一料理人、ナポリとの別れ

こんにちは、ハヤシヨウヘイです。
早いもので一年の内の半年が経過し春となりました。
このころに新たに日本人コックが入り、私は仕込み時間もキッチンで働くようになります。
SECONDO・メインの仕事を任されるようになるのですが、ここからが本格的に仕事が始まったといえたのかもしれません。


ある意味それまでは、魚の処理をしていればいいだけだったのでしょう。
”できる仕事の熟練度を上げていく”のが、”初めての仕事をこなす”とこに明確に変わった瞬間でした。
常に副料理長と一緒に仕事をする中で、それまで以上にイタリア語への理解が必要でした。
理解していたはずのことが間違えだと怒られることはざらで、周りのイタリア人の理解しづらい話を聞きながらの仕事にストレスを感じてもいました。
高い完成度を要求される仕事に常に集中しなければいけませんでしたし、このころが一番必死だったかもしれません。

仕事が終わって家に帰りシャワーをしてから、その日に言いたくても言えなかったことをノートに書きとる、翌日言われそうなことを予想する、といったことは毎日していました。
時間があれば、イタリア語の料理本を読んで総合力を上げる。
夜中の3時になることも少なくはなく、同部屋の同僚には悪いことをしたなあと今ではおもいます。
(その当時、店の寮暮らしで6人が2部屋に詰め込まれていました)

それでも最後のほうには、何とか認めてもらうことができたのか副料理長の態度も穏やかになっていったように思います。
彼も生粋のナポレターノで、ナポリ料理のことを質問した時にはとてもうれしそうに教えてくれました。
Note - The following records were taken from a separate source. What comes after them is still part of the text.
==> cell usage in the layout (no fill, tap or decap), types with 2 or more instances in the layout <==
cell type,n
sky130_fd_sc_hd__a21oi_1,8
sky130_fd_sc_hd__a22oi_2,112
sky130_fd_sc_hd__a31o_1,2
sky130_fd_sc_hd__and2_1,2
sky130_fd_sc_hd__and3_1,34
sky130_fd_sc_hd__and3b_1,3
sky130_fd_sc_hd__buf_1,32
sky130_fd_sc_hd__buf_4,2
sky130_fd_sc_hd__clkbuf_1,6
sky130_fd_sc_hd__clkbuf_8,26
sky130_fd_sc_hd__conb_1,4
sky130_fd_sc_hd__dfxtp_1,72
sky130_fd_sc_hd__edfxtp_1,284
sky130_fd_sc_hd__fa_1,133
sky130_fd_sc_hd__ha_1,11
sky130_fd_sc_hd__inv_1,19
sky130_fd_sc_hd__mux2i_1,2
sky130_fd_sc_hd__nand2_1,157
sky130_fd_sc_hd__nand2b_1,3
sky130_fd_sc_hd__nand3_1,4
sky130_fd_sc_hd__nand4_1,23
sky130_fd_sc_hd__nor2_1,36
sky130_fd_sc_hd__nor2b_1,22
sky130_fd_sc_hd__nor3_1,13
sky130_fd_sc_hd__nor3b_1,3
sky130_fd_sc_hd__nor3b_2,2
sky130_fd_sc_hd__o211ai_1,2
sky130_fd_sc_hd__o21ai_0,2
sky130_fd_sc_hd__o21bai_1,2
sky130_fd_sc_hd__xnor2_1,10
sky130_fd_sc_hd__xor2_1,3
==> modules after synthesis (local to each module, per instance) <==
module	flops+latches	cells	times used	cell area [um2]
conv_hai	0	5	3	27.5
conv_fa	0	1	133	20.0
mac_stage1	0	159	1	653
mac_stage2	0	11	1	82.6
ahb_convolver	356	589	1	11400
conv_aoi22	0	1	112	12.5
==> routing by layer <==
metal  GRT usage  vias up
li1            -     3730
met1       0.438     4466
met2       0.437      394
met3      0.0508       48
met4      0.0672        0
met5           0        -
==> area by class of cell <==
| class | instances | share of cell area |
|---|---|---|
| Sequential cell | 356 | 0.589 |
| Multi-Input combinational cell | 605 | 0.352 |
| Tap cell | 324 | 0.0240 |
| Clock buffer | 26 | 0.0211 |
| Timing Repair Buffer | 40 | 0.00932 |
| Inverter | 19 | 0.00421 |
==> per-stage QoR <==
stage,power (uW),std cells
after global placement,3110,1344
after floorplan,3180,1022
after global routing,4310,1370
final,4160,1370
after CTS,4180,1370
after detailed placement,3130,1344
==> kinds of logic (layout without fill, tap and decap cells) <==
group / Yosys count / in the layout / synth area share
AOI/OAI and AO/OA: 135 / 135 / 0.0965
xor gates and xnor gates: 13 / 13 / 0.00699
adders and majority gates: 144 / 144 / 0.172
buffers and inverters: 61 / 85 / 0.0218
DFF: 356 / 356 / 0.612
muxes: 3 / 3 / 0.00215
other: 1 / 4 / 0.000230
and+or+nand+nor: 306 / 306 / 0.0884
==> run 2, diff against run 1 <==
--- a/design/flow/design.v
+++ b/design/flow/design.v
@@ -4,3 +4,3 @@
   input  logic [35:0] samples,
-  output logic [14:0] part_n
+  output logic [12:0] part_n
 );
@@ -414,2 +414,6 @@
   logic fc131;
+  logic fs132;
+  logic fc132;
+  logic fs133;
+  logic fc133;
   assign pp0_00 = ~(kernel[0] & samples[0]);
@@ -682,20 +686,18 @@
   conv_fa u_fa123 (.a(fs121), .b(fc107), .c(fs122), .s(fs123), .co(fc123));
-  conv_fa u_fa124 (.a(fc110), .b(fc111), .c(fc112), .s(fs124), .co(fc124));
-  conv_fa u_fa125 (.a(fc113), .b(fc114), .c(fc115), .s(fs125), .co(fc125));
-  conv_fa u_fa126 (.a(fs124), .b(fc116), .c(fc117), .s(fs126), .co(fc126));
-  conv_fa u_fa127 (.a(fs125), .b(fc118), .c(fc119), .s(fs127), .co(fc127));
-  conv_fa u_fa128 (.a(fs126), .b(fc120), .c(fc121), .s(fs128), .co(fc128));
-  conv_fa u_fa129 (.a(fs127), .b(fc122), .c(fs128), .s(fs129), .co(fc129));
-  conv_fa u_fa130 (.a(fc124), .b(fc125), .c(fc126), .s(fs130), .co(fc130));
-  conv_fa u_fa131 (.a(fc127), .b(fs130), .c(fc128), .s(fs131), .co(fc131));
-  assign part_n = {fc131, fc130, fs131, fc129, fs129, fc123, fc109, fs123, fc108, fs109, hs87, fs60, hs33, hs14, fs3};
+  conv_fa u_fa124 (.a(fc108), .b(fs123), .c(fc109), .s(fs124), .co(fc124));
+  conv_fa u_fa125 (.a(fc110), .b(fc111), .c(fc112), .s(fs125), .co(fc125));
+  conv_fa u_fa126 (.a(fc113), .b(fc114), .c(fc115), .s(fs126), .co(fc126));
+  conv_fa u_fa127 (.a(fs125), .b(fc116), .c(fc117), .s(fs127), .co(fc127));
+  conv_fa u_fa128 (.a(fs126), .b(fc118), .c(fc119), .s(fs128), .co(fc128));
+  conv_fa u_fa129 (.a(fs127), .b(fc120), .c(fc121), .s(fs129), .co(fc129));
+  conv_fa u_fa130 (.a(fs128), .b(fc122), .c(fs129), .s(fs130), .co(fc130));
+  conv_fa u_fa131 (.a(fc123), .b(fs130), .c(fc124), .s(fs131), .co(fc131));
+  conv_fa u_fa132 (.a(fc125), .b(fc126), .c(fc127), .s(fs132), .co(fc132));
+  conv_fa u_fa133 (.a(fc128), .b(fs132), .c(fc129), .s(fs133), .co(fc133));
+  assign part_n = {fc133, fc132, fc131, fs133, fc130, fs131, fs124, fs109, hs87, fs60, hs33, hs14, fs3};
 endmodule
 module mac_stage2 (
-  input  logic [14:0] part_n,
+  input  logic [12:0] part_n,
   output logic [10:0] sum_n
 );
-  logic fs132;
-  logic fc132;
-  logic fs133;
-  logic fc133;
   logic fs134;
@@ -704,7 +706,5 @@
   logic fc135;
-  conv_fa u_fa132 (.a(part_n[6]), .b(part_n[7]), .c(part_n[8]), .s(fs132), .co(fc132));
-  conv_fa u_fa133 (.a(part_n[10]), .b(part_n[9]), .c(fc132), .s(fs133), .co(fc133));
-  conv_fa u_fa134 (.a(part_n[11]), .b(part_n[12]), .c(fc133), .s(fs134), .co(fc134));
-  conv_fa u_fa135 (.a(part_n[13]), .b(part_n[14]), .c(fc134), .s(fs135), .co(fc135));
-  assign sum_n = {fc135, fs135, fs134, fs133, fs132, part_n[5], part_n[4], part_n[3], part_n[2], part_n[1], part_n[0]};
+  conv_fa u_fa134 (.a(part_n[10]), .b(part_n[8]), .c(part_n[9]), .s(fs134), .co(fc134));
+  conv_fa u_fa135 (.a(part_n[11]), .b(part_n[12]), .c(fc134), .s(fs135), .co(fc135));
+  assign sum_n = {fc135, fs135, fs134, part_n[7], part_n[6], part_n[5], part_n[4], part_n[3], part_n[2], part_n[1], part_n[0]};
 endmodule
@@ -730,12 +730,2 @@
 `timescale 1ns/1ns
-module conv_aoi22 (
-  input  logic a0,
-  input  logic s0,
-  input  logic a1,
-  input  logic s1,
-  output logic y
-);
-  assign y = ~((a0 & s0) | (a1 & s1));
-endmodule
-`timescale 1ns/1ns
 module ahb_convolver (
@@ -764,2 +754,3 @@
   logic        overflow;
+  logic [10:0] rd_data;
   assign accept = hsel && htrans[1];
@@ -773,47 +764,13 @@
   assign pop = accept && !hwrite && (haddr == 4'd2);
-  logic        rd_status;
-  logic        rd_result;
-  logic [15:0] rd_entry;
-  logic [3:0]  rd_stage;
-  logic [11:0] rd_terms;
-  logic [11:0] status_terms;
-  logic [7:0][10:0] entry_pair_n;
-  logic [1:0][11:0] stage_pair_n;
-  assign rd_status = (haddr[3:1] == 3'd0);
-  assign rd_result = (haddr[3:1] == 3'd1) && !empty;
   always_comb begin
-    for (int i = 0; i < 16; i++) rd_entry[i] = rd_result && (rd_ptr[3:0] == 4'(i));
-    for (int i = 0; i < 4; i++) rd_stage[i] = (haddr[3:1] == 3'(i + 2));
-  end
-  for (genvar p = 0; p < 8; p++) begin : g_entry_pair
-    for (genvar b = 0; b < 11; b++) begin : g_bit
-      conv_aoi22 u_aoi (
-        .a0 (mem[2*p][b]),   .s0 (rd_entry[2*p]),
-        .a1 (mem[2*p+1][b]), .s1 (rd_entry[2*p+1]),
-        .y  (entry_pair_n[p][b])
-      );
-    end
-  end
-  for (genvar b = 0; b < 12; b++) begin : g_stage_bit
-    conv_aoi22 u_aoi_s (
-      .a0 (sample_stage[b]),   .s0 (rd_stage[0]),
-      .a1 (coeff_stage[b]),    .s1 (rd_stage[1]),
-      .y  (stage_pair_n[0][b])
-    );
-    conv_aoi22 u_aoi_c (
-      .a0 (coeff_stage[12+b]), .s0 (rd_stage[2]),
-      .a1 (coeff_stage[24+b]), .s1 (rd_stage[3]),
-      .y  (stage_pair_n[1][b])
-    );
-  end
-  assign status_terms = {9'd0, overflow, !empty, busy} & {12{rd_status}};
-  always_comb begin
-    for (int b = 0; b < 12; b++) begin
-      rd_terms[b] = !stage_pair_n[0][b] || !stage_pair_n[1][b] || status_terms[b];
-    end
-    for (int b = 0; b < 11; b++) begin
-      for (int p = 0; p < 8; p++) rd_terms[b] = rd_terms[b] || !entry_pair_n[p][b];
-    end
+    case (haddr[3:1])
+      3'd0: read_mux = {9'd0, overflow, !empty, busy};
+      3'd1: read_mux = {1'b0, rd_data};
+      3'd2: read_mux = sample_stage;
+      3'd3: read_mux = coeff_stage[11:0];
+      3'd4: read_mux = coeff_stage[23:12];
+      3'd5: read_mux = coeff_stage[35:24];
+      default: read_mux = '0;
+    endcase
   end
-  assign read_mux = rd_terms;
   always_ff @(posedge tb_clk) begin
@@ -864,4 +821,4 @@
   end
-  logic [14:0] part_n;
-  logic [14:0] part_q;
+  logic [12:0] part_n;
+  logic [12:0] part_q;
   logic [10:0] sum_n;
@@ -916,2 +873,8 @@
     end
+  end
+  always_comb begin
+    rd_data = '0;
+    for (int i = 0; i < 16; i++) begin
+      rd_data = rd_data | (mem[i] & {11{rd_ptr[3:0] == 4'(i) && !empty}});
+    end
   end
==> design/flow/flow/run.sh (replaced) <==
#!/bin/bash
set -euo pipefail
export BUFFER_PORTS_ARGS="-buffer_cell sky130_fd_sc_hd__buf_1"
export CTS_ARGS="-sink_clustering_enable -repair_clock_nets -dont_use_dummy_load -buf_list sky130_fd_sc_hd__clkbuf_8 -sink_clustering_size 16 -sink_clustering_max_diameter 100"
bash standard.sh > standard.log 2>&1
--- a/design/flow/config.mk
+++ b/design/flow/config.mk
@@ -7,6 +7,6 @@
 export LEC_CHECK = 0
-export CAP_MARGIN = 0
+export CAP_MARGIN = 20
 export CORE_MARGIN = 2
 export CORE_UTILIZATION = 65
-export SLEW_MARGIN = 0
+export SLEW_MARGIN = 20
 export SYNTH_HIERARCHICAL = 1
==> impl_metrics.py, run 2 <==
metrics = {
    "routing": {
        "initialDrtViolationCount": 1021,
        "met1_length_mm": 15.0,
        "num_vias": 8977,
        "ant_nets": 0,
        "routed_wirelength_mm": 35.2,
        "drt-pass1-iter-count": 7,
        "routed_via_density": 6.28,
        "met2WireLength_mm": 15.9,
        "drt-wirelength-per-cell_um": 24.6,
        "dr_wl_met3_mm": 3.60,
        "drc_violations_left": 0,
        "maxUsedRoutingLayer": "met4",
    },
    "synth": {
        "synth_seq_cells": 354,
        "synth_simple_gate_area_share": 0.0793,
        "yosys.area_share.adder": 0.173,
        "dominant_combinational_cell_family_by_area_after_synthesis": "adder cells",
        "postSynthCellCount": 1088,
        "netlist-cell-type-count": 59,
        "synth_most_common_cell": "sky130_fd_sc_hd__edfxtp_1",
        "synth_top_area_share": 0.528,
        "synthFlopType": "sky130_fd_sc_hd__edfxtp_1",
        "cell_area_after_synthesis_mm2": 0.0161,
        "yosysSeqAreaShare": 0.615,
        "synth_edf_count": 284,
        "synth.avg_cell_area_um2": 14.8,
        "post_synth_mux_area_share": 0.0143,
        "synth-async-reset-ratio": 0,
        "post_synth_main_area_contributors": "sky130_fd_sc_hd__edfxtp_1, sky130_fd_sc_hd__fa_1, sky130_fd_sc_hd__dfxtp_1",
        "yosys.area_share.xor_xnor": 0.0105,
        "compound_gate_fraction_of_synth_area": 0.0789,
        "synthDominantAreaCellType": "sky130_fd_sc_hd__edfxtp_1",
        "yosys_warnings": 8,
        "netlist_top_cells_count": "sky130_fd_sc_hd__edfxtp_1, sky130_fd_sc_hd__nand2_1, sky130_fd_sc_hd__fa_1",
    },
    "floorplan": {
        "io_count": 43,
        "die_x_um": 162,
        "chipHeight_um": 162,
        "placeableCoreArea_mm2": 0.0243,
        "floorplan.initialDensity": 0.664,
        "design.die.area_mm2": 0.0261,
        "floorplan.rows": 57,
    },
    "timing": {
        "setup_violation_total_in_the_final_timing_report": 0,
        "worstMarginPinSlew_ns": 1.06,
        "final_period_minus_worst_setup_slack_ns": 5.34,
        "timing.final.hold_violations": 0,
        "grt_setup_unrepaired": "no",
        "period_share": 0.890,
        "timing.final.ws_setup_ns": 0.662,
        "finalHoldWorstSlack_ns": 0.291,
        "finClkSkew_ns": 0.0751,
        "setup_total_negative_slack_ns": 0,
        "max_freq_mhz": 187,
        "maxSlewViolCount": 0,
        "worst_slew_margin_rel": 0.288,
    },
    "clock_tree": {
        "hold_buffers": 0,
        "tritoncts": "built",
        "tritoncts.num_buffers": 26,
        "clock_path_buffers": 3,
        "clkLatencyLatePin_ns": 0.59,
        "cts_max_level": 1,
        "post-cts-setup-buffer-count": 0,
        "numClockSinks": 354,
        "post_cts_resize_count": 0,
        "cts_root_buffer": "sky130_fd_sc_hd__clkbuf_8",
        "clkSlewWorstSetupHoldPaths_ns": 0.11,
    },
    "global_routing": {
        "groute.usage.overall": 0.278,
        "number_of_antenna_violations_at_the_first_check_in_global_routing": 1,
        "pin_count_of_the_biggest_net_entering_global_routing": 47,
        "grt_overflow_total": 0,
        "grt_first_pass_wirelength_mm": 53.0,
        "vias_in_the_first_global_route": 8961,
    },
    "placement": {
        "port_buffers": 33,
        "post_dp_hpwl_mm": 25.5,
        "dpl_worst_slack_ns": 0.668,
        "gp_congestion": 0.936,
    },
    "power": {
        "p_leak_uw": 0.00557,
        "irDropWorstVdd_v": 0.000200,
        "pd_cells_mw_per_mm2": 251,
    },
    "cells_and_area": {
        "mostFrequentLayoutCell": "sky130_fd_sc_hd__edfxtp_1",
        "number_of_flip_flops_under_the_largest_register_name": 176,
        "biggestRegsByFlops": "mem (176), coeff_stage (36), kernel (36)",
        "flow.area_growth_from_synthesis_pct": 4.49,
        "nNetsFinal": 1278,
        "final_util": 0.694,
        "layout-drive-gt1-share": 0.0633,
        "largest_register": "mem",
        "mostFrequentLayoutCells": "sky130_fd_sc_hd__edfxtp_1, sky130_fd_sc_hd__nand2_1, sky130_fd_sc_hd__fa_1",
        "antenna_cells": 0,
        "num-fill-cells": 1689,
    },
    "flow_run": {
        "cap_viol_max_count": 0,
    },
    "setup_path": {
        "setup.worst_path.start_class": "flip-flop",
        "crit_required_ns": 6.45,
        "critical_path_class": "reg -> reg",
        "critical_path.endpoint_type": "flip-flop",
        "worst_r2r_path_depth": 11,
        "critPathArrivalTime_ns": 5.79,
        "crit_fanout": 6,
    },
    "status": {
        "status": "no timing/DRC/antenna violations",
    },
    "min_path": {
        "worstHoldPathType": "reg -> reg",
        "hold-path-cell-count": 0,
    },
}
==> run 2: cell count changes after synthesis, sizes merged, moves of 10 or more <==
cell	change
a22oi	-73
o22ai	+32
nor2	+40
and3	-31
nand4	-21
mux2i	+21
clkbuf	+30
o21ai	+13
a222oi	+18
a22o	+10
ストレスやプレッシャーを感じることもたくさんありました。
それでも星付きレストランでしかできない仕事をやらせてもらえましたし、一年通して働いたことで、季節ごとの食材やメニュ、ナポリの行事ごとなどを見られたことは自分にとって大きな経験でした。
途中で辞めなくてよかったと心から思います。

そして、一年がたって9月、引き留められた時には躊躇しましたが、当初の予定通りカンパーニャのTorre del Saracino を辞めて、次の店へ移ることにしました。
次なる土地は再びトスカーナ州です。